Konkurrenzveranstaltung zur ISS
PharmaSat ist vielmehr eine so genannte „secondary payload“, im Deutschen frei mit „blinder Passagier“ übersetzbar. Der Nanosatellit sitzt im Gepäckraum der vierstufigen US Air Force Minotaur 1-Rakete und zwängt sich da zwanglos zwischen Satelliten, die für militärische Zwecke in den Orbit befördert werden. „Secondary payload-Nanosatelliten erweitern die Möglichkeiten der wissenschaftlichen Forschung im Weltraum enorm“, sagt PharmaSat Projektmanager Elwood Agasid vom Ame’s Research Center der NASA in Kalifornien. „Sie sind eine Alternative zu Experimenten auf der Internationalen Raumstation oder im Rahmen von Space Shuttle-Flügen.“
Im Detail soll die Sache so ablaufen: Einige Stunden nach dem Start, wenn der Satellit im Orbit trudelt, nehmen NASA-Techniker Kontakt mit ihm auf und geben den Startschuss für das Experiment, bei dem die Hefen mit Fungiziden überschüttet werden. Ab diesem Zeitpunkt wird PharmaSat dann Daten zur Hefengesundheit in nahezu Echtzeit zur Erde funken. Die NASA-Pharmazeuten sowie weitere Wissenschaftler an der Santa Clara Universität, ebenfalls Kalifornien, und der University of Texas schauen dann nach, ob das passiert, was auf der Erde in einem solchen Falle auch passiert. Oder eben nicht. „PharmaSat ist ein sehr wichtiges Experiment, das neue Informationen zur Empfindlichkeit von Mikroben gegenüber antimikrobiellen Substanzen im Weltall liefern wird“, ist sich David Niesel, Mikrobiologe an der University of Texas, sicher. „Das Experiment dient außerdem dazu, überhaupt erst einmal zu demonstrieren, dass biologische Experimente in autonomen Nanosatelliten durchgeführt werden können.“ Die ganze Technik mit den Nanosatelliten ist nämlich noch relativ neu. Die ersten Winzlinge mit anderen Inhalten gingen im vergangen Jahr nach oben.

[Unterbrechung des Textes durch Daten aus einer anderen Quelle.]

File: config.mk
export PLATFORM = sky130hd
export DESIGN_NAME = ddr3_init_sequencer
export DESIGN_NICKNAME = d
export VERILOG_FILES = /design/src/rtl/ddr3_init_pkg.sv /design/src/rtl/ddr3_init_wb_writer.sv /design/src/rtl/ddr3_init_sequencer.sv
export SDC_FILE = /design/constraint.sdc
export NUM_CORES = 1
export LEC_CHECK = 0
export ABC_AREA = 1
export CAP_MARGIN = 20
export CORE_ASPECT_RATIO = 0.6
export CORE_MARGIN = 2
export CORE_UTILIZATION = 53
export CTS_CLUSTER_SIZE = 20
export DETAILED_ROUTE_END_ITERATION = 10
export GPL_ROUTABILITY_DRIVEN = 1
export PLACE_DENSITY = 0.82
export SYNTH_ARGS = -nofsm -noshare
export SYNTH_HDL_FRONTEND = slang
export SYNTH_SLANG_ARGS = --single-unit
File: constraint.sdc
create_clock -name clk -period 2.2 [get_ports clk]
set_input_delay 0.44 -clock clk [delete_from_list [all_inputs] [get_ports clk]]
set_output_delay 0.44 -clock clk [all_outputs]
set_load 0.01 [all_outputs]
File: src/rtl/ddr3_init_pkg.sv
// DDR3 init sequencer shared types and constants.
// DFII register map, command bits and the fixed step table.
package ddr3_init_pkg;

  localparam logic [29:0] DFII_BASE = 30'h2400;

  localparam logic [31:0] MR0_DLLRST = 32'h320;
  localparam logic [31:0] MR0_RUN    = 32'h220;
  localparam logic [31:0] MR1        = 32'h006;
  localparam logic [31:0] MR2        = 32'h200;
  localparam logic [31:0] MR3        = 32'h000;

  localparam logic [2:0] OFS_CTRL  = 3'd0;
  localparam logic [2:0] OFS_CMD   = 3'd1;
  localparam logic [2:0] OFS_ISSUE = 3'd2;
  localparam logic [2:0] OFS_ADDR  = 3'd3;
  localparam logic [2:0] OFS_BADDR = 3'd4;

  localparam logic [31:0] CTRL_SEL     = 32'h01;
  localparam logic [31:0] CTRL_CKE     = 32'h02;
  localparam logic [31:0] CTRL_ODT     = 32'h04;
  localparam logic [31:0] CTRL_RESET_N = 32'h08;

  localparam logic [31:0] CMD_CS  = 32'h01;
  localparam logic [31:0] CMD_WE  = 32'h02;
  localparam logic [31:0] CMD_CAS = 32'h04;
  localparam logic [31:0] CMD_RAS = 32'h08;

  localparam logic [31:0] CMD_MRS =
    CMD_RAS | CMD_CAS | CMD_WE | CMD_CS;
  localparam logic [31:0] CMD_ZQCL =
    CMD_WE | CMD_CS;
  localparam logic [31:0] ISSUE = 32'h01;

  localparam logic [31:0] CTRL_PWR =
    CTRL_RESET_N | CTRL_ODT;
  localparam logic [31:0] CTRL_PWR_CKE =
    CTRL_RESET_N | CTRL_ODT | CTRL_CKE;

  localparam int N_STEPS = 29;

  typedef enum logic [1:0] {
    W_NONE,
    W_CKE,
    W_DLLK,
    W_ZQ
  } wait_e;

  typedef enum logic [2:0] {
    S_IDLE,
    S_WRITE,
    S_WAIT,
    S_DONE,
    S_ERROR
  } state_e;

  // wt is the pause taken after this write is acked
  typedef struct packed {
    logic [2:0]  ofs;
    logic [31:0] dat;
    wait_e       wt;
  } step_t;

  localparam step_t STEP_TABLE [N_STEPS] = '{
    '{OFS_ADDR,  32'h0,        W_NONE},
    '{OFS_BADDR, 32'h0,        W_NONE},
    '{OFS_CTRL,  CTRL_PWR,     W_CKE },
    '{OFS_CTRL,  CTRL_PWR_CKE, W_NONE},
    '{OFS_ADDR,  MR2,          W_NONE},
    '{OFS_BADDR, 32'd2,        W_NONE},
    '{OFS_CMD,   CMD_MRS,      W_NONE},
    '{OFS_ISSUE, ISSUE,        W_NONE},
    '{OFS_ADDR,  MR3,          W_NONE},
    '{OFS_BADDR, 32'd3,        W_NONE},
    '{OFS_CMD,   CMD_MRS,      W_NONE},
    '{OFS_ISSUE, ISSUE,        W_NONE},
    '{OFS_ADDR,  MR1,          W_NONE},
    '{OFS_BADDR, 32'd1,        W_NONE},
    '{OFS_CMD,   CMD_MRS,      W_NONE},
    '{OFS_ISSUE, ISSUE,        W_NONE},
    '{OFS_ADDR,  MR0_DLLRST,   W_NONE},
    '{OFS_BADDR, 32'd0,        W_NONE},
    '{OFS_CMD,   CMD_MRS,      W_NONE},
    '{OFS_ISSUE, ISSUE,        W_NONE},
    '{OFS_ADDR,  MR0_RUN,      W_NONE},
    '{OFS_BADDR, 32'd0,        W_NONE},
    '{OFS_CMD,   CMD_MRS,      W_NONE},
    '{OFS_ISSUE, ISSUE,        W_DLLK},
    '{OFS_ADDR,  32'h400,      W_NONE},
    '{OFS_BADDR, 32'h0,        W_NONE},
    '{OFS_CMD,   CMD_ZQCL,     W_NONE},
    '{OFS_ISSUE, ISSUE,        W_ZQ  },
    '{OFS_CTRL,  CTRL_SEL,     W_NONE}
  };

endpackage

File: src/rtl/ddr3_init_wb_writer.sv
// Single Wishbone write master with ack timeout.
// Holds adr/dat from request until ack or timeout.
module ddr3_init_wb_writer
  import ddr3_init_pkg::*;
#(
  parameter int unsigned ACK_TIMEOUT = 256
) (
  input  logic        clk,
  input  logic        rst_n,
  input  logic        req,
  input  logic [29:0] req_adr,
  input  logic [31:0] req_dat,
  output logic        ok,
  output logic        tmo,
  output logic [29:0] wb_adr,
  output logic [31:0] wb_dat_w,
  output logic [3:0]  wb_sel,
  output logic        wb_cyc,
  output logic        wb_stb,
  output logic        wb_we,
  input  logic        wb_ack
);

  localparam int TW = $clog2(ACK_TIMEOUT) + 1;
  localparam logic [TW-1:0] TLIM =
    TW'(ACK_TIMEOUT - 1);

  logic          cyc;
  logic [29:0]   adr;
  logic [31:0]   dat;
  logic [TW-1:0] cnt;

  assign ok  = cyc & wb_ack;
  assign tmo = cyc & ~wb_ack & (cnt == TLIM);

  assign wb_cyc   = cyc;
  assign wb_stb   = cyc;
  assign wb_we    = cyc;
  assign wb_sel   = {4{cyc}};
  assign wb_adr   = adr;
  assign wb_dat_w = dat;

  // Launch on req, end on ack or after ACK_TIMEOUT silent cycles
  always_ff @(posedge clk or negedge rst_n) begin
    if (!rst_n) begin
      cyc <= 1'b0;
      adr <= '0;
      dat <= '0;
      cnt <= '0;
    end else if (!cyc) begin
      if (req) begin
        cyc <= 1'b1;
        adr <= req_adr;
        dat <= req_dat;
        cnt <= '0;
      end
    end else if (wb_ack || cnt == TLIM) begin
      cyc <= 1'b0;
      cnt <= '0;
    end else begin
      cnt <= cnt + TW'(1);
    end
  end

endmodule

File: src/rtl/ddr3_init_sequencer.sv
// DDR3 power-up sequencer driving the DFII over Wishbone.
// Walks the step table, inserting tCKE/tDLLK/tZQinit pauses.
module ddr3_init_sequencer
  import ddr3_init_pkg::*;
#(
  parameter int unsigned T_CKE       = 50000,
  parameter int unsigned T_DLLK      = 600,
  parameter int unsigned T_ZQINIT    = 600,
  parameter int unsigned ACK_TIMEOUT = 256
) (
  input  logic        clk,
  input  logic        rst_n,
  input  logic        start,
  output logic        busy,
  output logic        done,
  output logic        error,
  output logic [29:0] wb_adr,
  output logic [31:0] wb_dat_w,
  output logic [3:0]  wb_sel,
  output logic        wb_cyc,
  output logic        wb_stb,
  output logic        wb_we,
  input  logic        wb_ack
);

  localparam logic [4:0] LAST = 5'(N_STEPS - 1);

  state_e      state;
  state_e      state_n;
  logic [4:0]  step;
  logic [4:0]  sel_idx;
  logic [19:0] wcnt;
  logic [19:0] wait_len;
  logic        req;
  logic        ok;
  logic        tmo;
  logic [29:0] req_adr;
  logic [31:0] req_dat;

  function automatic logic [19:0] wait_of(wait_e w);
    logic [19:0] r;
    r = '0;
    unique case (1'b1)
      (w == W_CKE):  r = 20'(T_CKE);
      (w == W_DLLK): r = 20'(T_DLLK);
      (w == W_ZQ):   r = 20'(T_ZQINIT);
      default:       r = '0;
    endcase
    return r;
  endfunction

  assign req_adr = DFII_BASE
                 + 30'(STEP_TABLE[sel_idx].ofs);
  assign req_dat = STEP_TABLE[sel_idx].dat;

  assign busy  = (state == S_WRITE)
              || (state == S_WAIT);
  assign done  = (state == S_DONE);
  assign error = (state == S_ERROR);

  ddr3_init_wb_writer #(
    .ACK_TIMEOUT(ACK_TIMEOUT)
  ) u_writer (
    .clk      (clk),
    .rst_n    (rst_n),
    .req      (req),
    .req_adr  (req_adr),
    .req_dat  (req_dat),
    .ok       (ok),
    .tmo      (tmo),
    .wb_adr   (wb_adr),
    .wb_dat_w (wb_dat_w),
    .wb_sel   (wb_sel),
    .wb_cyc   (wb_cyc),
    .wb_stb   (wb_stb),
    .wb_we    (wb_we),
    .wb_ack   (wb_ack)
  );

  // State register
  always_ff @(posedge clk or negedge rst_n) begin
    if (!rst_n) state <= S_IDLE;
    else        state <= state_n;
  end

  // Next state and write request; WAIT always
  // lasts wait_len+1 cycles giving the idle gap
  always_comb begin
    state_n = state;
    req     = 1'b0;
    sel_idx = step;
    unique case (state)
      S_IDLE, S_DONE, S_ERROR: begin
        if (start) begin
          req     = 1'b1;
          sel_idx = '0;
          state_n = S_WRITE;
        end
      end
      S_WRITE: begin
        if (ok)
          state_n = (step == LAST) ? S_DONE
                                   : S_WAIT;
        else if (tmo)
          state_n = S_ERROR;
      end
      S_WAIT: begin
        if (wcnt == wait_len) begin
          req     = 1'b1;
          state_n = S_WRITE;
        end
      end
      default: state_n = S_IDLE;
    endcase
  end

  // Step index and pause counter
  always_ff @(posedge clk or negedge rst_n) begin
    if (!rst_n) begin
      step     <= '0;
      wcnt     <= '0;
      wait_len <= '0;
    end else begin
      unique case (state)
        S_IDLE, S_DONE, S_ERROR: begin
          if (start) begin
            step <= '0;
            wcnt <= '0;
          end
        end
        S_WRITE: begin
          if (ok && step != LAST) begin
            step     <= step + 5'd1;
            wait_len <= wait_of(STEP_TABLE[step].wt);
            wcnt     <= '0;
          end
        end
        S_WAIT: begin
          if (wcnt != wait_len) wcnt <= wcnt + 20'd1;
          else                  wcnt <= '0;
        end
        default: ;
      endcase
    end
  end

endmodule

# Yosys cells after proc, flatten, opt, wreduce, memory -nomap -nowiden

Memory sizes are Yosys's and may differ from the RTL's.
Cells that the tools add are included.

Register bits after elaboration: 120
Memory bits (read-only): 2368
Output and inout bits: 72
Word-level logic and storage cells: 81
Memories: 2

Add/subtract/negate cells: 4
Order comparisons: 2
Eq/ne operators: 16
Muxes and demuxes: 28
Bitwise operators: 7
Reduce and logical (&&, ||, !) cells: 14

Memory list:

| name            | depth | width | read ports | clocked after Yosys merged registers in | wr ports | RTL line                   | source |
|---|---|---|---|---|---|---|---|
| (no name shown) | 32    | 37    | 1          | 0                                       | 0        | ddr3_init_sequencer.sv:134 | `wait_len <= wait_of(STEP_TABLE[step].wt);` |
| (no name shown) | 32    | 37    | 1          | 0                                       | 0        | ddr3_init_sequencer.sv:54  | `assign req_dat = STEP_TABLE[sel_idx].dat;` |

Operator list:

| operator                | number |
|---|---|
| $mux W37                | 2 |
| $mux W20                | 3 |
| $pmux W20 S3            | 1 |
| $pmux W16 S2            | 1 |
| $mux W9                 | 3 |
| $add A20 B1 Y20 const B | 1 |
| $eq A20 B20 Y1          | 1 |
| $ne A20 B20 Y1          | 1 |
| $add A14 B3 Y15 const A | 1 |
| $mux W5                 | 3 |
| $ge A6 B6 Y1 const B    | 2 |
| $mux W3                 | 4 |
| $not A5 Y6              | 2 |
| $pmux W5 S2             | 1 |
| $add A9 B1 Y9 const B   | 1 |
| $eq A9 B8 Y1 const B    | 1 |
| $pmux W3 S3             | 1 |
| $eq A3 B2 Y1 const B    | 2 |
| $mux W1                 | 6 |
| $reduce_and A2 Y1       | 3 |
| $reduce_and A3 Y1       | 2 |
| $add A5 B1 Y5 const B   | 1 |
| $eq A5 B5 Y1 const B    | 1 |
| $ne A5 B5 Y1 const B    | 1 |
| other kinds (18)        | 26 |

# Depth between registers and ports, before layout

Gate-level depths: netlist of the first run.

Depth after elaboration: 8
Mapped depth: 16
Mapped depth without buffers: 16

# Hierarchy

From an unflattened synthesis of the first run, not the netlist that was laid out.

Cell total of the unflattened synthesis: 588
Area total of the unflattened synthesis: 5680.4 um2

By module, submodules not included:

| module              | times used | cells each | area each (um2) | sequential area each (um2) |
|---|---|---|---|---|
| ddr3_init_wb_writer | 1          | 203        | 3163.0          | 1801.7 |
| ddr3_init_sequencer | 1          | 385        | 2517.4          | 775.7 |

# Least setup slack after synthesis of the first run

Ideal clock, no wire load.

Path type: register to register
From: reg state[1]
To: reg u_writer.dat[1], in the netlist u_writer.wb_dat_w[1]
Setup time: 0.065 ns
Arrival: 1.883 ns
Setup slack: 0.252 ns
Stages on the path, launching flop included: 17
Clock period less this slack: 1.948 ns
Cell sequence: dfrtp_1 nor2_1 inv_1 nand2_2 nand2_4 nand2_1 inv_1 ha_1 nor2_1 nand3_1 nand2_1 inv_1 nand2_1 nand2_1 nand2_1 nand2_1 nand2_1

Word-level cells in the longest chain between the ends: 7

Ends and longest elaborated chain:

| what                                 | RTL line                  | source |
|---|---|---|
| from (decl)                          | ddr3_init_sequencer.sv:28 | `state_e state;` |
| from (signal assigned)               | ddr3_init_sequencer.sv:83 | `else state <= state_n;` |
| $eq A3 B2 Y1 (tied with other cells) | ddr3_init_sequencer.sv:92 | `unique case (state)` |
| $reduce_or A3 Y1                     | ddr3_init_sequencer.sv:92 |  |
| $mux W5                              | ddr3_init_sequencer.sv:92 |  |
| $not A5 Y6 (implied by the code)     | ddr3_init_sequencer.sv:54 |  |
| $mem_v2 Z32 W37                      | n/a                       |  |
| $mux W37 (2 in series)               | n/a                       |  |
| to (decl)                            | ddr3_init_wb_writer.sv:30 | `logic [31:0] dat;` |

Several ways; a longest one is shown, not always the timed one. The select of a mux whose other input is x is not followed.
A chain may end at the register's enable or synchronous reset.

# Final worst setup path of the first run

From: reg state[2]
To: reg u_writer.dat[1], in the netlist u_writer.wb_dat_w[1]

The elaborated chain is that of the path after synthesis.

==> results of run 1 <==
-- area by class of cell --
| class | instances | area (sq um) |
|---|---|---|
| fill | 638 | 2940 |
| multi-input combinational | 407 | 2050 |
| sequential | 53 | 1330 |
| timing repair buffer | 38 | 350 |
| inverter | 55 | 211 |
| clock buffer | 5 | 125 |
| tap | 91 | 114 |
| clock inverter | 3 | 65.1 |
-- cell usage in the layout (no fill, tap or decap), types with 4 or more instances in the layout --
master and count:
ha_1 15, nand3_1 35, inv_2 4, buf_4 12, nand2_2 5, clkdlybuf4s50_1 23, xor2_1 13, dfrtp_1 52
conb_1 49, a21oi_1 9, o22ai_1 9, nor2_1 53, o21ai_0 22, clkbuf_16 5, nor2_2 6, nand2_1 148
nand4_1 5, inv_1 50, nor3_1 5
-- final timing paths --
check                                           from                    to  slack, ps  cells past startpoint
worst min-delay path                           rst_n              wcnt[15]        260                      2
min in group clk                u_writer.wb_dat_w[1]  u_writer.wb_dat_w[1]        490                      2
max in group asynchronous                      rst_n              state[1]       1440                      2
worst max register to register              state[2]  u_writer.wb_dat_w[1]        180                     16
worst max-delay path                        state[2]  u_writer.wb_dat_w[1]        180                     16
worst min register to register  u_writer.wb_dat_w[1]  u_writer.wb_dat_w[1]        490                      2
-- critical path: stages (launching register included) --
cell and delay [ps]:
dfrtp_1 440, inv_1 120, nand3_1 120, nand2_2 160, nand2_4 80, nand2_1 90, inv_1 70, ha_1 330
nor2_1 120, nand3_1 80, nand2_1 70, inv_1 40, nand2_1 50, nand2_1 40, nand2_1 50, nand2_1 50
nand2_1 60
-- per-layer routing --
layer / GRT usage / vias to the layer above
li1: - / 1644
met1: 0.358 / 1540
met2: 0.308 / 175
met3: 0.0503 / 13
met4: 0.0515 / 0
met5: 0 / -
-- state kept, by name, summed over array words and instances (netlist names) --
signal and count:
step 5, wait_len 3, state 3, u_writer.wb_dat_w 8
u_writer.wb_cyc 1, u_writer.cnt 9, wcnt 20, u_writer.wb_adr 4
-- kinds of logic after synthesis --
kind of cell	count (synthesis)	synth area share
DFF	53	0.342
adders and majority gates	15	0.0484
and+or+nand+nor	274	0.312
AOI/OAI and AO/OA	54	0.0833
buffers and inverters	118	0.179
xor gates and xnor gates	15	0.0339
other	1	0.000967
-- metrics by stage --
step	hold WS [ps]	total power [mW]	util	setup WS, ps	cells
6_report	265	3.98	0.591	177	652
5_1_grt	342	4.27	0.591	-2.78	652
4_1_cts	302	3.97	0.588	19.7	651
3_5_place_dp	465	2.94	0.561	38.2	643
3_3_place_gp	463	2.87	0.561	99.8	643
2_1_floorplan	144	2.50	-	252	578
-- repair_timing --
action | CTS | global route
hold buffers | 0 | 0
pin swaps | 0 | 1
buffers inserted | 0 | 1
endpoints found under the setup margin | 1 | 9
resized for setup | 1 | 6
cloned | 0 | 0
-- power groups by stage --
stage                     sequential [mW]  clock [mW]  combinational, mW
final                                1.25        1.02               1.72
after global routing                 1.27        1.09               1.91
after CTS                            1.25        1.04               1.69
after detailed placement             1.26           0               1.68
after global placement               1.25           0               1.62
after floorplan                      1.25           0               1.25
==> key figures, run 1 <==
Power
  • Internal power component: 2.39 mW
  • Switching part of the total: 0.400
  • Sequential share of power: 0.313
  • Comb power frac: 0.432
  • Maximum vdd drop: 0.000534 V
  • Power Dens Cells: 940 mW/mm^2
  • Leak pwr: 2.16 nW
  • Clock group share of total power: 0.255
  • Sw power: 1.59 mW

Logic synthesis
  • Unique masters post-synth: 40
  • Async SR Flop Fraction: 1.00
  • Yosys top cell area share: 0.342
  • Seq/Total Area, Yosys: 0.342
  • Post-Syn Instances: 530
  • Yosys warns: 0
  • Count leader, synth: nand2_1
  • Top post-synthesis cells by count: nand2_1 (148), buf_4 (56), nor2_1 (54)
  • Mapped Avg Cell Area: 7.31 sq um
  • Yosys reg bits: 53
  • Syn Std Cell Area: 0.00388 sq mm
  • Top FF cell, synth: dfrtp_1
  • Leading post-synthesis cells by cell area: dfrtp_1 (34%), nand2_1 (14%), buf_4 (11%)
  • Post-synth EDFFs: 0
  • Cell taking the most area after synthesis: dfrtp_1

Setup path
  • CP Launch Type: flip-flop
  • Crit Path Max Fanout: 4
  • WS Path Type: reg2reg
  • Crit end category: flip-flop
  • WP data arrival: 2260 ps
  • Critical Path RT: 2440 ps

Clock network
  • Total clock sinks: 53
  • Clk_lat worst skew: 290 ps
  • Max Root-Sink Buffers: 2
  • Clock slew at reported path FFs: 70 ps
  • Clock Root Buffer: clkbuf_16
  • CTS tree: yes
  • H-tree levels: 2
  • CTS buffer count: 5

Floorplanning
  • Core Footprint: 0.00718 sq mm
  • I/O pins: 76
  • Die width: 114 um
  • Die footprint: 0.00804 sq mm
  • Initial Util: 0.540
  • Die H: 70.2 um
  • Num rows: 24

Drt
  • DR top layer: met4
  • Drt initial violations: 310
  • WL/cell: 13.3 um
  • Vias/cell: 5.17
  • Metal3 WL: 802 um
  • Met2 routed WL: 3.64 mm
  • Final ANT Viol Nets: 0
  • Vias after detailed routing: 3,372
  • Wl on met1: 4.12 mm
  • Routed wire length: 8.65 mm
  • First-pass iteration count of the detailed router: 5
  • DRC errors left: 0

Timing
  • Final TNS setup: 0 ps
  • Worst slew pin tran: 685 ps
  • Final slew viol count: 0
  • Hold Violations, Final: 0
  • Period Utilization, post-route: 0.920
  • Post-layout min period: 2020 ps
  • Worst Skew: 6.80 ps
  • Slew margin rel.: 0.543
  • F_max: 0.494 GHz
  • Final Setup Violations: 0

Layout
  • Post-route cell area: 0.00424 sq mm
  • P&R area growth vs syn: 9.36%
  • Share of post-route cells with drive strength above 1: 0.0927
  • Final nets: 579
  • # diodes: 0

Global route
  • Vias in the first global route: 2,911
  • Global route total overflow: 0
  • Overall global routing resource usage: 0.226
  • Initial antenna violation count: 0
  • Largest net degree at the start of global routing: 54
  • First-pass GRT wire length: 14.5 mm

Run
  • MaxCap Viol Count: 0

Place
  • RD Place Congestion: 1.01
  • DP Area: 0.00403 sq mm
  • # port buffers: 26
  • Post-DP HPWL: 6.60 mm

Outcome
  • Status: completed

Min path
  • Min-delay worst type: in2async
Note: power is estimated with default switching activity, not from simulation.
==> run 2, diff against run 1 <==
- GPL_TIMING_DRIVEN: default -> 1
==> results of run 2 <==
No change in the layout: final DEF, timing and power equal those of run 1.
==> run 3, diff against run 2 <==
- CORE_MARGIN: 2 -> 5
==> run 3 against run 2 <==
Net effect: hold slack worse by 150 ps; die area is 14% higher; routed wire length is 3.7% higher; core utilization is 0.26 points higher; design area is 0.44% higher; critical endpoint is now error; first-iteration DRC count is 10% lower; register-to-register slack hardly changed; clock power is 9% lower; sequential power hardly changed.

So oder so. Die Hefe wird tot.
Nach dem Experiment, so die Hoffnung, ist die NASA bei der Zusammenstellung der Bordapotheke künftiger Marsmissionen einen Schritt weiter. Und dem kleinen PharmaSat, den die Rakete anfangs 513 Kilometer oberhalb der Erdoberfläche in den Orbit entlässt, wird es irgendwann in ein paar Jahren ziemlich warm werden. Er wird den einen oder anderen Hobbyastronomen auf Erden einige Sekunden lang mit seinem Lichtschweif erfreuen. Und dann ist er weg. Die Hefen natürlich auch, sofern sie nicht schon vorher durch das Fungizid plattgemacht wurden.